Exercise requirements
Look through the records and copy each line with the string "begin" in it.
-- Records to process follows --
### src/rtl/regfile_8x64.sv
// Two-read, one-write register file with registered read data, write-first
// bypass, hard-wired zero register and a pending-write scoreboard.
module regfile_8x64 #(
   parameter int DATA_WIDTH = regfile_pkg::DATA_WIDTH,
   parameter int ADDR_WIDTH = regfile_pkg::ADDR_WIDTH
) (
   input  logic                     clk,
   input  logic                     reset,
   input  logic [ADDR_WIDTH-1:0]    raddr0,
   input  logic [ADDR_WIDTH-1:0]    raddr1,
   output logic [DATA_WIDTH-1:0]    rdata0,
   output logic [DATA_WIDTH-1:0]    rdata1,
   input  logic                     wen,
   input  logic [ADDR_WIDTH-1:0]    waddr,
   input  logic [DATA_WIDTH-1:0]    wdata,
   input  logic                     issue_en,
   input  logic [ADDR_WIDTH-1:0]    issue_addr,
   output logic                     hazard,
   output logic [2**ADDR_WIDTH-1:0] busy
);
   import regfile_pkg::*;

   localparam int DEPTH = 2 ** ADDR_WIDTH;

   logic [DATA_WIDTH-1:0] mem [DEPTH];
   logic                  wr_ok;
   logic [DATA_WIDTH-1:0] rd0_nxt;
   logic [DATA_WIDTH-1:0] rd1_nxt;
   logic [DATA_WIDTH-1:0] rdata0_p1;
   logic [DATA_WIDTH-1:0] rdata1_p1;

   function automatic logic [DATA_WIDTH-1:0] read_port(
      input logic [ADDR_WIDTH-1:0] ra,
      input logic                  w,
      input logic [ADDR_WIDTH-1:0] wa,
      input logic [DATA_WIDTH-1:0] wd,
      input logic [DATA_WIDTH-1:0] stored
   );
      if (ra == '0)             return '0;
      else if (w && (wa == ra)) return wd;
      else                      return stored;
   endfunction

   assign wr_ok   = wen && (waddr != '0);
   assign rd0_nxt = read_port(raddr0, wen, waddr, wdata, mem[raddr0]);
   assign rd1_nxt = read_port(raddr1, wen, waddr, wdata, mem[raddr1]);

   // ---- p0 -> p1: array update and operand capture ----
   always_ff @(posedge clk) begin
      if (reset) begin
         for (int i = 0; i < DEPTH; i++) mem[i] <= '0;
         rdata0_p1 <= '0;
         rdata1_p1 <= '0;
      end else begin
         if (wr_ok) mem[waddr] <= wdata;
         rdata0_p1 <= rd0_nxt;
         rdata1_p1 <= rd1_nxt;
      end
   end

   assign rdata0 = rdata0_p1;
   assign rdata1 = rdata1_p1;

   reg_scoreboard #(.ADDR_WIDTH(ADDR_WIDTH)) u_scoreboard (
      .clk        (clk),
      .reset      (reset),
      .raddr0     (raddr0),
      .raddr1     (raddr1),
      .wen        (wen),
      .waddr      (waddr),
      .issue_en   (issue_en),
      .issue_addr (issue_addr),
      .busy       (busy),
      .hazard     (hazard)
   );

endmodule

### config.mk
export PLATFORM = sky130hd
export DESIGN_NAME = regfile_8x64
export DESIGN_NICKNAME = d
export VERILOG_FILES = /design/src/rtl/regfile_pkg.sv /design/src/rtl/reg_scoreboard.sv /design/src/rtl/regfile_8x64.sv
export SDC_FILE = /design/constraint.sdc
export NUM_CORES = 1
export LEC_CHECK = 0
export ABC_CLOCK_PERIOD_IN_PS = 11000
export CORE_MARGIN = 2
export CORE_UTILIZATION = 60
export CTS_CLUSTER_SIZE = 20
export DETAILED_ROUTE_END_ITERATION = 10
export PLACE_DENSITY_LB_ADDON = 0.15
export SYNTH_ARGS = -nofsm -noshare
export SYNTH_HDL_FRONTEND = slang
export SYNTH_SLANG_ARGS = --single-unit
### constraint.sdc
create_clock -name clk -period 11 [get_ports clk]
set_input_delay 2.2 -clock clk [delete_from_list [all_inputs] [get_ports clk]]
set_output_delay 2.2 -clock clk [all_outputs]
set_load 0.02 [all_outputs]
-- Records to process concluded --
-- Records to process follows --
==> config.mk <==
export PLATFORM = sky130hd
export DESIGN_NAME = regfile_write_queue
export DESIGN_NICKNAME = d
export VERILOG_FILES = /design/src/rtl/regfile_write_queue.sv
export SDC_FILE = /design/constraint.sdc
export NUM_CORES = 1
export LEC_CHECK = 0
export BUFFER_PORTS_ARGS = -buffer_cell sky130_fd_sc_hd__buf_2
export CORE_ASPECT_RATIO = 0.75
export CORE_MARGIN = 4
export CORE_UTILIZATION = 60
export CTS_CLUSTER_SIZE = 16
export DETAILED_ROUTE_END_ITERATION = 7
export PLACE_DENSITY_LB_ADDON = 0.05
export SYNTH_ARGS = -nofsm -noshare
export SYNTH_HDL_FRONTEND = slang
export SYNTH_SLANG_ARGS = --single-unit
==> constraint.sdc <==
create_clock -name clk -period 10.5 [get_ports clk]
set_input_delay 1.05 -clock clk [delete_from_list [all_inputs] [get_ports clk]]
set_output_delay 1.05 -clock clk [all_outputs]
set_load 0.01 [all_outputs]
-- Records to process concluded --
Expected answer
   always_ff @(posedge clk) begin
      if (reset) begin
      end else begin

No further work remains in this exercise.